Step 2: When the mismatched character is found the KMP Algorithm – data searches for substring before the mismatched character.

In the example the mismatched character is ‘d’ and the substring before the mismatched character is “acbac”. Now the substring is checked for proper suffixes and prefixes.

Proper prefix are a, ac,acb,acba
Proper suffix are c, ac,bac,cbac

KMP Algorithm – data find out the suffix and prefix which are common. In this case ‘ac’ is the string which is the longest common substring such that it is the suffix and prefix both.

Step 3: We can see “acbac” matches with the given text as since they have matched then only we have reached the mismatched character ‘d’.

Index 0 1 2 3 4 5 6 7 8 9 10 11 12 13 14 15 16 17 18 19

Text S= a c b a c x a b c d a b x a b c d a c b a c d a b c

Pattern P= a c b a c d a b c y

Here, you can see the prefix ‘ac’ in the substring is the suffix in the given string. Therefore, we can directly start searching from. Hence, index 3 s the current starting position now.

Step 4: Again, since ‘ac’ from the substring matches with the ‘ac’ from the given string so we can directly skip two characters and move to the next character which is ‘b’.

Step 5: Now we will compare ‘b’ and ‘x’, they don’t match. Again find out the longest common substring from the substring before the mismatched character, which is common to both suffix and prefix. Here, there is no common between suffix and prefix so we can say ‘previously chosen ‘a’ is not the correct starting position.

Step 6: Therefore we will choose the next character after ‘x’ which is ‘a’ at index 6 as the starting position.
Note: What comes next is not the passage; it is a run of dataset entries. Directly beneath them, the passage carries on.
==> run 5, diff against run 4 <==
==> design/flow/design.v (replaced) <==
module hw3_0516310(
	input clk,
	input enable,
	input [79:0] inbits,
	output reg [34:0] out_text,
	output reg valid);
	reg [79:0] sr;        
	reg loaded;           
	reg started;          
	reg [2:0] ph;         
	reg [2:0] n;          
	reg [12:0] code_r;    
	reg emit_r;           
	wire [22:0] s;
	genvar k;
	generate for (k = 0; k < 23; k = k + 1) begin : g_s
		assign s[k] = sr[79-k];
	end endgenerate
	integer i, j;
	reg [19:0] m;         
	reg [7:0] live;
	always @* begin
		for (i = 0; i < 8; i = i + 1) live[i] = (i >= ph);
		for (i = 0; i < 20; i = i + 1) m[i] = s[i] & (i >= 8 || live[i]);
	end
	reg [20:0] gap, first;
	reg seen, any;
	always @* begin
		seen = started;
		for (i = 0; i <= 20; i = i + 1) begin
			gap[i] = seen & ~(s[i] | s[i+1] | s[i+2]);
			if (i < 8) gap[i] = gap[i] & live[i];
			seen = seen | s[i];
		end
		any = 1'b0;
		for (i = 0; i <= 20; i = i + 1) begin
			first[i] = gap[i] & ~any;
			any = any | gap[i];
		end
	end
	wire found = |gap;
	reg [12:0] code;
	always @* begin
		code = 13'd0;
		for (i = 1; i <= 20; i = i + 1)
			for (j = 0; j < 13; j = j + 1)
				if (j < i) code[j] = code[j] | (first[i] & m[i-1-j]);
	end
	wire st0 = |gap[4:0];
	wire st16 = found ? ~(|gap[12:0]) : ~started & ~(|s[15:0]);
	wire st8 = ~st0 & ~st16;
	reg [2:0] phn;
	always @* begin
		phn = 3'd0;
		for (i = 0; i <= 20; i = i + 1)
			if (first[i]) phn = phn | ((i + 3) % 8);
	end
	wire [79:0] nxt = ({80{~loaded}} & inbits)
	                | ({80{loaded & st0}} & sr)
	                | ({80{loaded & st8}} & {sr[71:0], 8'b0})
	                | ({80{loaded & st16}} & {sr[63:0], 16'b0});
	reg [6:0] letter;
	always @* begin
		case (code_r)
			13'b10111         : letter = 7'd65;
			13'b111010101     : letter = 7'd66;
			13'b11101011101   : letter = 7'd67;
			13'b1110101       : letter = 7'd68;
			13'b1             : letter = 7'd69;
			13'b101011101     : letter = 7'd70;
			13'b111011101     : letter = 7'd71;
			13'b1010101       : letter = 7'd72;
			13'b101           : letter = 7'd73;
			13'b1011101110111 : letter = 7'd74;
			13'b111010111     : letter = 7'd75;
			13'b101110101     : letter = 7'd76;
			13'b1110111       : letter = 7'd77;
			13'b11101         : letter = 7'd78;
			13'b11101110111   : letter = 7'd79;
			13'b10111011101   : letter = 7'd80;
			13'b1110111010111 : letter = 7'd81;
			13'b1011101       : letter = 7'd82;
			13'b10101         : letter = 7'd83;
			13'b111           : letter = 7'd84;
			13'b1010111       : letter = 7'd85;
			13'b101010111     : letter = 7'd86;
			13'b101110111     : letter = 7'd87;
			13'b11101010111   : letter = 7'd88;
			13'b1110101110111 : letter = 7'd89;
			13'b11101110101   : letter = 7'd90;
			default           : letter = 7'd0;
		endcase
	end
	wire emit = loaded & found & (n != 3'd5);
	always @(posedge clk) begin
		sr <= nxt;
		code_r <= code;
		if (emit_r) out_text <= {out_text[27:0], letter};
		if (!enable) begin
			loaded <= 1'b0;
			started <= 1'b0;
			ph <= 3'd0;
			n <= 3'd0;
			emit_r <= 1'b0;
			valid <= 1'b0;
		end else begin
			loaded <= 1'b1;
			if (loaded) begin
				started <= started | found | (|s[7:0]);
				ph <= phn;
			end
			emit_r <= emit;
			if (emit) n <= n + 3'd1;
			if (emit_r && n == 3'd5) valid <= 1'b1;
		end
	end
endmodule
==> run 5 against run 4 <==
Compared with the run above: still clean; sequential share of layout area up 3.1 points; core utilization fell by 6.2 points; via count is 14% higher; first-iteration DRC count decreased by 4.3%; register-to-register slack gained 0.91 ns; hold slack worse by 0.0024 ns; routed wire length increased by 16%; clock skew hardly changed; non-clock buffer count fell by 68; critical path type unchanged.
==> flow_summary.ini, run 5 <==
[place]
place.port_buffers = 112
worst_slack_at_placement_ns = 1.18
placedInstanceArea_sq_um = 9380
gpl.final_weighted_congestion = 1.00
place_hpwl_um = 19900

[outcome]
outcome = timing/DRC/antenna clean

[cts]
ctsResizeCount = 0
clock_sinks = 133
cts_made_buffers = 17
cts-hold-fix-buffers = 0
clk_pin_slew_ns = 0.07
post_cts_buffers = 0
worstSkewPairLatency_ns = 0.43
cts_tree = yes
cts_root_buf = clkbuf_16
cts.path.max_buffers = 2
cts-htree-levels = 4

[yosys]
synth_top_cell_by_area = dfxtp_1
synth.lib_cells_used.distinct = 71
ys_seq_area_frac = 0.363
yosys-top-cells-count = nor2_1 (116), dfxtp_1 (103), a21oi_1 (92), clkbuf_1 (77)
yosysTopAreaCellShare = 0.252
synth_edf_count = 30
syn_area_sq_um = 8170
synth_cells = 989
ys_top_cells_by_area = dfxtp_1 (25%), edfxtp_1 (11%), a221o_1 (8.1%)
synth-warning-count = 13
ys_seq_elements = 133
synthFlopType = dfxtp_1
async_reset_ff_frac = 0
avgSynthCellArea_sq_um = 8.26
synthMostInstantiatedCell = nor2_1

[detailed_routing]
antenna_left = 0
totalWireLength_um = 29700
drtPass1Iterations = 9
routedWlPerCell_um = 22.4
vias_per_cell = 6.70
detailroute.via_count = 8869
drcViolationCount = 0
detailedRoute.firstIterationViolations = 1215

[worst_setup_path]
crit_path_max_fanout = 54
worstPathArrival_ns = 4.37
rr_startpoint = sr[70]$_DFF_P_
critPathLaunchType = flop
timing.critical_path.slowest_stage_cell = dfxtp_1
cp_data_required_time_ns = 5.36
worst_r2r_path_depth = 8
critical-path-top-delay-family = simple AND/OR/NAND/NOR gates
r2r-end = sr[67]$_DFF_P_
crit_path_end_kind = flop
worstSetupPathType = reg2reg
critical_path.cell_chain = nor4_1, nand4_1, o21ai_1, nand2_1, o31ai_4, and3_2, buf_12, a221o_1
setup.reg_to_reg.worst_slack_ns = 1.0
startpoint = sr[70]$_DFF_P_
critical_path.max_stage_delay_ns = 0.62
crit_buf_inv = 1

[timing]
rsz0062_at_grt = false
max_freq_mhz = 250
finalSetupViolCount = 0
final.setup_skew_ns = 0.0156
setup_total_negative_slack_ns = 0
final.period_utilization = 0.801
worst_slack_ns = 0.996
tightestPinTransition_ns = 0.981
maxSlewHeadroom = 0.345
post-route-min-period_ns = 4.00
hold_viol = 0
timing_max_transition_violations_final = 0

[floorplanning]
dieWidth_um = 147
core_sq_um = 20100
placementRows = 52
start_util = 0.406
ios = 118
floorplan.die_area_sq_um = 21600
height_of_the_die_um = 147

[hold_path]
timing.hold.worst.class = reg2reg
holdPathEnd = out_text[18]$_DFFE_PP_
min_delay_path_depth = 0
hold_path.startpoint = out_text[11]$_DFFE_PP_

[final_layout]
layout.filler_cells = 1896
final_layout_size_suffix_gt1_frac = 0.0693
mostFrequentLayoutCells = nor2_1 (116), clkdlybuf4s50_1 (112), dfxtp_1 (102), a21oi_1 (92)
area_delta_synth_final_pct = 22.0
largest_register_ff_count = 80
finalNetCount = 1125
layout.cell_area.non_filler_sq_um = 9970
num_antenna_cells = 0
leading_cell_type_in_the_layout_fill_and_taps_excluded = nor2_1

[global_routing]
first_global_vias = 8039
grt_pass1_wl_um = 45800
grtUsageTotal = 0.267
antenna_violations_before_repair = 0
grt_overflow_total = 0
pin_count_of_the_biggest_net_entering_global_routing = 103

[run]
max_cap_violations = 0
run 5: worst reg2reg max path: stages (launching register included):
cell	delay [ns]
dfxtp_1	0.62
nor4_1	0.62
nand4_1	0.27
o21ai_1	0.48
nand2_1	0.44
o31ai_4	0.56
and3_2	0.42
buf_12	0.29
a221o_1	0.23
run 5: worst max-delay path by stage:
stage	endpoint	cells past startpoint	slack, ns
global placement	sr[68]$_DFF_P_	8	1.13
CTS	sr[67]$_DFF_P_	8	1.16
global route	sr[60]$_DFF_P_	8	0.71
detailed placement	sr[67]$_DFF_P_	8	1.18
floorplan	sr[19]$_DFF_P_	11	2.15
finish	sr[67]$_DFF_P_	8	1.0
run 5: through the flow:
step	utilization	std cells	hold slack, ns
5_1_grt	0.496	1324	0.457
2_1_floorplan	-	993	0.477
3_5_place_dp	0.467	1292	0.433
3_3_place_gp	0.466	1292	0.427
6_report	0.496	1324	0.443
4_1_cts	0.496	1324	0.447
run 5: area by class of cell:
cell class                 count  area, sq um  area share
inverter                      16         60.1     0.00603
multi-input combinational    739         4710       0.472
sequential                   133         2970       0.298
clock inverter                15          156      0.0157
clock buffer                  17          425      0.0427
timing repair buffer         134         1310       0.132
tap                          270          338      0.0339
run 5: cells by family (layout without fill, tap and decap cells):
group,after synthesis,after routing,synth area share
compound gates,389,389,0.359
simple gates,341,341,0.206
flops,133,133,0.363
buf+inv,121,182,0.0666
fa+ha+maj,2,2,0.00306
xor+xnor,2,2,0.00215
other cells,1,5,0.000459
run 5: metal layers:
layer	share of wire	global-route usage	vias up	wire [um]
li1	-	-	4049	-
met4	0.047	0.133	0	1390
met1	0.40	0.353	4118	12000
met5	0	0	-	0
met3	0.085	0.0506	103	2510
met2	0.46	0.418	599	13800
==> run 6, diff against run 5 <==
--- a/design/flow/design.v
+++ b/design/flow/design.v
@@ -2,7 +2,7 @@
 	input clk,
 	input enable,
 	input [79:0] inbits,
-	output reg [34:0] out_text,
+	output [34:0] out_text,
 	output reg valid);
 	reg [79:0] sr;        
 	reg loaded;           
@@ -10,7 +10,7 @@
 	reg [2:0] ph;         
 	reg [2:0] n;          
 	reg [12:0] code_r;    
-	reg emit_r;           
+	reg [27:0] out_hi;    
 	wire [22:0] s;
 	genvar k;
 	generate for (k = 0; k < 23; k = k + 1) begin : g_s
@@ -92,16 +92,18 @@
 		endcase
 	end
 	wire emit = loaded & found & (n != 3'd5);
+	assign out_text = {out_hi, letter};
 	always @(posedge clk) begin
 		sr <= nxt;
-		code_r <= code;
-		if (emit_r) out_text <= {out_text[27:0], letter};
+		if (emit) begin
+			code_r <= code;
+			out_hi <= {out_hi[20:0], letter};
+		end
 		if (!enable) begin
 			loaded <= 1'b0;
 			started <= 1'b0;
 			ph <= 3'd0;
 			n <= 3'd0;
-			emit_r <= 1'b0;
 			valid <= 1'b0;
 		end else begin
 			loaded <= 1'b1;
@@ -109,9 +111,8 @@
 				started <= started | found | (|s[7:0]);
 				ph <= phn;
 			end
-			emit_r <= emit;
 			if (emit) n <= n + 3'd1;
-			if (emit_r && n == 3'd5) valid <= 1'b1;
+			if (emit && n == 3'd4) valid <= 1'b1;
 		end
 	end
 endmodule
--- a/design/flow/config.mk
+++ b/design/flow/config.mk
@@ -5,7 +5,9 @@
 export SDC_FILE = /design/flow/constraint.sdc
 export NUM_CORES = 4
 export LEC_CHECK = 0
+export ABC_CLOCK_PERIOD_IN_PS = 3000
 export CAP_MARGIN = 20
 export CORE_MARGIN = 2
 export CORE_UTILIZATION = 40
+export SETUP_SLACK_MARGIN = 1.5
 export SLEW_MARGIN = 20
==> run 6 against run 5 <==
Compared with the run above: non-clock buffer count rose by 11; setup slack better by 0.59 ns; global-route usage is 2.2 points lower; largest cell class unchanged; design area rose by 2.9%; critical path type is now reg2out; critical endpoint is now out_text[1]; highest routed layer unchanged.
Compare ‘a’ with’a’ , it matches and now increments the position.

Index 0 1 2 3 4 5 6 7 8 9 10 11 12 13 14 15 16 17 18 19

Text S= a c b a c x a b c d a b x a b c d a c b a c d a b c

Pattern P= a c b a c d a b c y

Step 7: Now compare ‘c’ with ‘b’, it does not match.
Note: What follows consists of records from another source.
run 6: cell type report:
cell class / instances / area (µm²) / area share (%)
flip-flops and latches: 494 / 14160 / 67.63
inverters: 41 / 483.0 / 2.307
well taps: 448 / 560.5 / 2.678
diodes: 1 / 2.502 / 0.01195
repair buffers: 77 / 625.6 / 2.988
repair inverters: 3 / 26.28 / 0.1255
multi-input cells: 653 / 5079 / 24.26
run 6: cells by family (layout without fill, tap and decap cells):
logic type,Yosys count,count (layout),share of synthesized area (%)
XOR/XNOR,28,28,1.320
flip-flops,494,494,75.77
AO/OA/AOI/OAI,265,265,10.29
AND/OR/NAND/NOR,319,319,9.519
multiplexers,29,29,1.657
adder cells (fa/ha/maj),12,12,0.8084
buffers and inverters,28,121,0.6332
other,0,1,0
Index 0 1 2 3 4 5 6 7 8 9 10 11 12 13 14 15 16 17 18 19

Text S= a c b a c x a b c d a b x a b c d a c b a c d a b c

Pattern P= a c b a c d a b c y

Step 8: By the rule find substring before unmatched character and find the longest common substring which is common to both suffix and prefix. There is no common such substring.
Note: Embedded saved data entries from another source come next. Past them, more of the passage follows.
Source: an optimization exercise on an open RTL-to-GDS flow (aim: small area). Production flows keep margins and buffers that such runs may drop.
In this exercise RTL edits were held to simulation tests only and were not proved equivalent to the original.
The clock port is modelled as an ideal driver; clocking choices that lean on that would not hold on a real chip.
Power and IR drop assume default switching activity.

==> flow/design.v <==
module mkmif(
             input wire           clk,
             input wire           reset_n,
             output wire          spi_sclk,
             output wire          spi_cs_n,
             input wire           spi_do,
             output wire          spi_di,
             input wire           cs,
             input wire           we,
             input wire  [7 : 0]  address,
             input wire  [31 : 0] write_data,
             output wire [31 : 0] read_data
            );
  localparam ADDR_NAME0       = 8'h00;
  localparam ADDR_NAME1       = 8'h01;
  localparam ADDR_VERSION     = 8'h02;
  localparam ADDR_CTRL        = 8'h08;
  localparam ADDR_STATUS      = 8'h09;
  localparam ADDR_SCLK_DIV    = 8'h0a;
  localparam ADDR_EMEM_ADDR   = 8'h10;
  localparam ADDR_EMEM_DATA   = 8'h20;
  localparam DEFAULT_SCLK_DIV = 16'h0020;
  localparam CORE_NAME0   = 32'h6d6b6d69;  
  localparam CORE_NAME1   = 32'h66202020;  
  localparam CORE_VERSION = 32'h302e3130;  
  localparam CTRL_RDYA  = 3'h0;
  localparam CTRL_RDYB  = 3'h1;
  localparam CTRL_SET   = 3'h2;
  localparam CTRL_START = 3'h3;
  localparam CTRL_CSL   = 3'h4;
  localparam CTRL_CMPL  = 3'h5;
  localparam CTRL_WAIT  = 3'h6;
  localparam CTRL_DONE  = 3'h7;
  reg  [2 : 0]  ctrl_reg;
  reg  [2 : 0]  ctrl_new;
  reg  [2 : 0]  op_reg;          
  reg           valid_reg;
  reg           sclk_reg;
  reg  [15 : 0] sclk_div_reg;
  reg  [15 : 0] addr_reg;
  reg           addr_ok_reg;     
  reg  [31 : 0] wdata_reg;
  reg           wdata_ok_reg;    
  reg  [31 : 0] rdata_reg;
  reg           rdata_ok_reg;    
  reg           rdata_hi_ok_reg;  
  reg  [47 : 0] shift_reg;
  reg           addr_ok_snap;
  reg           wdata_ok_snap;
  reg  [15 : 0] div_reg;
  reg  [15 : 0] clk_ctr_reg;
  reg  [5 : 0]  bit_ctr_reg;
  reg           do_sample0_reg;
  reg           do_sample1_reg;
  wire bus_wr    = cs & we;
  wire bus_rd    = cs & ~we;
  wire is_init   = op_reg[2];
  wire is_write  = op_reg[1] & ~op_reg[2];
  wire pending   = |op_reg;
  wire st_ready  = (ctrl_reg == CTRL_RDYA) | (ctrl_reg == CTRL_RDYB);
  wire st_set    = ctrl_reg == CTRL_SET;
  wire st_start  = ctrl_reg == CTRL_START;
  wire st_wait   = ctrl_reg == CTRL_WAIT;
  wire st_cmpl   = ctrl_reg == CTRL_CMPL;
  wire accept    = st_ready & pending;
  wire load_op   = (st_ready & ~pending) | st_cmpl;
  wire tick      = clk_ctr_reg == div_reg;
  wire fall      = st_wait & tick & sclk_reg;
  wire shift     = fall & (is_init | (bit_ctr_reg[5 : 3] != 3'h0));
  wire done      = is_init ? bit_ctr_reg[4] : (&bit_ctr_reg[5 : 3]);
  reg           di;
  assign spi_sclk = sclk_reg;
  assign spi_cs_n = ~(ctrl_reg[2] & ctrl_reg[1]);
  assign spi_di   = di;
  always @ (posedge clk or negedge reset_n)
    begin
      if (!reset_n)
        begin
          ctrl_reg     <= CTRL_RDYA;
          op_reg       <= 3'b100;
          valid_reg    <= 1'b0;
          sclk_reg     <= 1'b0;
          sclk_div_reg <= DEFAULT_SCLK_DIV;
          addr_ok_reg  <= 1'b0;
          wdata_ok_reg <= 1'b0;
          rdata_ok_reg <= 1'b0;
          rdata_hi_ok_reg <= 1'b0;
        end
      else
        begin
          ctrl_reg <= ctrl_new;
          if (load_op)
            op_reg <= (bus_wr && (address == ADDR_CTRL)) ? write_data[2 : 0] : 3'h0;
          if (accept & op_reg[0])
            valid_reg <= 1'b0;
          else if (st_cmpl)
            valid_reg <= 1'b1;
          if (st_start)
            sclk_reg <= 1'b0;
          else if (st_wait & tick)
            sclk_reg <= ~sclk_reg;
          if (bus_wr && (address == ADDR_SCLK_DIV))
            sclk_div_reg <= write_data[15 : 0];
          if (bus_wr && (address == ADDR_EMEM_ADDR))
            addr_ok_reg <= 1'b1;
          if (bus_wr && (address == ADDR_EMEM_DATA))
            wdata_ok_reg <= 1'b1;
          if (st_cmpl)
            begin
              rdata_ok_reg    <= 1'b1;
              rdata_hi_ok_reg <= ~is_init;
            end
        end
    end
  always @ (posedge clk)
    begin
      do_sample0_reg <= spi_do;
      do_sample1_reg <= do_sample0_reg;
      if (bus_wr && (address == ADDR_EMEM_ADDR))
        addr_reg <= write_data[15 : 0];
      if (bus_wr && (address == ADDR_EMEM_DATA))
        wdata_reg <= write_data;
      if (st_cmpl)
        rdata_reg <= shift_reg[31 : 0];
      if (st_set)
        begin
          div_reg       <= sclk_div_reg;
          addr_ok_snap  <= addr_ok_reg;
          wdata_ok_snap <= wdata_ok_reg;
        end
      if (st_set | shift)
        shift_reg <= ({48{st_set}} & {addr_reg, wdata_reg}) |
                     ({48{shift}}  & {shift_reg[46 : 0], do_sample1_reg});
      if (!st_wait || tick)
        clk_ctr_reg <= 16'h0;
      else
        clk_ctr_reg <= clk_ctr_reg + 1'b1;
      if (!st_wait)
        bit_ctr_reg <= 6'h0;
      else if (fall)
        bit_ctr_reg <= bit_ctr_reg + 1'b1;
    end
  always @*
    begin : ctrl
      case (ctrl_reg)
        CTRL_RDYA, CTRL_RDYB: ctrl_new = pending ? CTRL_SET : CTRL_RDYB;
        CTRL_SET:             ctrl_new = CTRL_START;
        CTRL_START:           ctrl_new = CTRL_CSL;
        CTRL_CSL:             ctrl_new = CTRL_WAIT;
        CTRL_WAIT:            ctrl_new = done ? CTRL_DONE : CTRL_WAIT;
        CTRL_DONE:            ctrl_new = CTRL_CMPL;
        default:              ctrl_new = CTRL_RDYA;
      endcase
    end
  always @*
    begin : di_gen
      if (is_init)
        di = (bit_ctr_reg == 6'd7) | (bit_ctr_reg == 6'd9) | (bit_ctr_reg == 6'd15);
      else if (bit_ctr_reg[5 : 3] == 3'h0)
        di = (bit_ctr_reg[2 : 0] == 3'd6) | ((bit_ctr_reg[2 : 0] == 3'd7) & ~op_reg[1]);
      else if (bit_ctr_reg < 6'd24)
        di = shift_reg[47] & addr_ok_snap;
      else
        di = shift_reg[47] & wdata_ok_snap & op_reg[1];
    end
  reg [31 : 0] tmp_read_data;
  always @*
    begin : api
      tmp_read_data = 32'h0;
      if (bus_rd)
        begin
          case (address)
            ADDR_NAME0:     tmp_read_data = CORE_NAME0;
            ADDR_NAME1:     tmp_read_data = CORE_NAME1;
            ADDR_VERSION:   tmp_read_data = CORE_VERSION;
            ADDR_STATUS:    tmp_read_data = {30'h0, valid_reg, (ctrl_reg == CTRL_RDYB)};
            ADDR_SCLK_DIV:  tmp_read_data = {16'h0, sclk_div_reg};
            ADDR_EMEM_ADDR: tmp_read_data = addr_ok_reg ? {16'h0, addr_reg} : 32'h0;
            ADDR_EMEM_DATA: tmp_read_data = {(rdata_hi_ok_reg ? rdata_reg[31 : 16] : 16'h0),
                                              (rdata_ok_reg ? rdata_reg[15 : 0] : 16'h0)};
            default:        tmp_read_data = 32'h0;
          endcase
        end
    end
  assign read_data = tmp_read_data;
endmodule  
==> flow/flow/run.sh <==
#!/bin/bash
# The standard layout (standard.sh, standard synthesis unchanged) with:
# - port buffers made from the smallest buffer cell (buf_1),
# - clock tree synthesis without dummy load cells,
# - after CTS, cells downsized where slack, slew and capacitance margins allow (flow/area_recover.tcl).
# Each make step's full log stays under orfs/logs/; standard.sh's own output goes to standard.log.
set -euo pipefail
HERE=$(pwd)
export BUFFER_PORTS_ARGS="-buffer_cell sky130_fd_sc_hd__buf_1"
export CTS_ARGS="-sink_clustering_enable -repair_clock_nets -dont_use_dummy_load -buf_list sky130_fd_sc_hd__clkbuf_8"
export POST_CTS_TCL="$HERE/flow/post_cts.tcl"
bash standard.sh > standard.log 2>&1
==> flow/flow/area_recover.tcl <==
# Area recovery: try each cell in a smaller drive strength of the same
# function (same name up to the drive suffix); keep the change only if
# setup and hold slack, max slew, max capacitance and the flip-flop clock-pin
# slews all stay within margins.
proc ar_clk_slew_max {} {
  set worst 0.0
  foreach p [get_pins -hierarchical */CLK] {
    set s [get_property $p slew_max]
    if {$s > $worst} { set worst $s }
  }
  return $worst
}

proc ar_ok { setup_min hold_min clk_slew_max } {
  if {[sta::max_slew_violation_count] > 0} { return 0 }
  if {[sta::max_capacitance_violation_count] > 0} { return 0 }
  if {[sta::max_slew_check_slack_limit] < 0.2} { return 0 }
  if {[sta::max_capacitance_check_slack_limit] < 0.2} { return 0 }
  if {[sta::worst_slack -max] < $setup_min} { return 0 }
  if {[sta::worst_slack -min] < $hold_min} { return 0 }
  if {[ar_clk_slew_max] > $clk_slew_max} { return 0 }
  return 1
}

proc area_recover { {setup_min 0.5} {hold_min 0.1} {clk_slew_max 0.110} } {
  set libname [get_name [get_libs *]]
  # family -> list of {area cellname}
  array set fam {}
  foreach lc [get_lib_cells */*] {
    set n [get_name $lc]
    if {![regexp {^(sky130_fd_sc_hd__[a-z0-9]+)_([0-9]+)$} $n -> f d]} continue
    if {[get_property $lc dont_use]} continue
    lappend fam($f) [list [get_property $lc area] $n]
  }
  set insts {}
  foreach inst [get_cells *] {
    set m [get_property $inst ref_name]
    if {![regexp {^(sky130_fd_sc_hd__[a-z0-9]+)_([0-9]+)$} $m -> f d]} continue
    if {[string match *tap* $f] || [string match *fill* $f] || [string match *decap* $f]} continue
    if {![info exists fam($f)]} continue
    set a [get_property [get_lib_cells */$m] area]
    lappend insts [list $a [get_name $inst] $f $m]
  }
  set saved 0.0
  set n 0
  foreach e [lsort -real -decreasing -index 0 $insts] {
    lassign $e a iname f m
    foreach c [lsort -real -increasing -index 0 $fam($f)] {
      lassign $c ca cn
      if {$ca >= $a} break
      replace_cell $iname $cn
      if {[ar_ok $setup_min $hold_min $clk_slew_max]} {
        set saved [expr {$saved + $a - $ca}]
        incr n
        break
      }
      replace_cell $iname $m
    }
  }
  puts "area_recover: $n cells downsized, [format %.1f $saved] um2 saved"
}
==> flow/flow/post_cts.tcl <==
# Downsize cells with margin to spare (see area_recover.tcl), then legalize.
source [file join [file dirname [info script]] area_recover.tcl]
area_recover 0.4 0.1 0.115
detailed_placement
check_placement -verbose
==> flow/standard.sh <==
#!/bin/bash
# synth_recipe.tcl (not shown) runs the flow's synth.tcl, then flattens the netlist and writes it again
# the make line also repeats each setting of config.mk as NAME=value (left out here)
make -C /OpenROAD-flow-scripts/flow DESIGN_CONFIG=/design/flow/config.mk WORK_HOME=/design/flow/orfs CLKGATE_MAP_FILE= SYNTH_SCRIPT=/design/flow/synth_recipe.tcl "${@:-finish}"
==> flow/config.mk <==
export PLATFORM = sky130hd
export DESIGN_NAME = mkmif
export DESIGN_NICKNAME = mkmif
export VERILOG_FILES = /design/flow/design.v
export SDC_FILE = /design/flow/constraint.sdc
export NUM_CORES = 4
export LEC_CHECK = 0
export CAP_MARGIN = 20
export CORE_MARGIN = 2
export CORE_UTILIZATION = 40
export CTS_BUF_LIST = sky130_fd_sc_hd__clkbuf_8
export SLEW_MARGIN = 20
==> flow/constraint.sdc <==
create_clock -name core_clock -period 6.0 [get_ports {clk}]
set_input_delay 1.2000 -clock core_clock [delete_from_list [all_inputs] [get_ports {clk}]]
set_output_delay 1.2000 -clock core_clock [all_outputs]
set_load 0.01 [all_outputs]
Step 9: In this way how the KMP Algorithm – data works. Finally, we will get the matching substring.

Here, you can see it avoids many unnecessary comparisons and reduces the time complexity to O(m+n).

Advantages and Disadvantages of KMP Algorithm

Below are the advantages and disadvantages of the KMP Algorithm:

Advantages

Below are the advantages:

The most obvious advantage of KMP Algorithm – data is that it’s guaranteed worst-case efficiency as discussed.
The pre-processing and the always-on time is pre-defined.
There are no worst-case or accidental inputs.
Preferable where the search string in a larger space is easier and more efficiently searched due to it being a time linear algorithm.
The algorithm needs to move backward in the input text. This is particularly favorable in processing large files.

Disadvantages

Below are the disadvantages:

One of the glaring disadvantages of KMP Algorithm – data is that it doesn’t work well when the size of the alphabets increases. Due to this more and more error occurs.
For processing very large files it also requires resources in the form of processors and that could be a problem for smaller organizations to adopt KMP Algorithm – data

Conclusion

In order to become efficient in learning search and Data Science broadly, it becomes extremely important to be familiar with various kinds of search algorithms. KMP Algorithm is the most widely used and most advantageous for organizations around the world due to its capacity of being the worst-case fault resistant algorithm. It’s beneficial for anyone wanting to make a career in Data Science in general and Search in particular.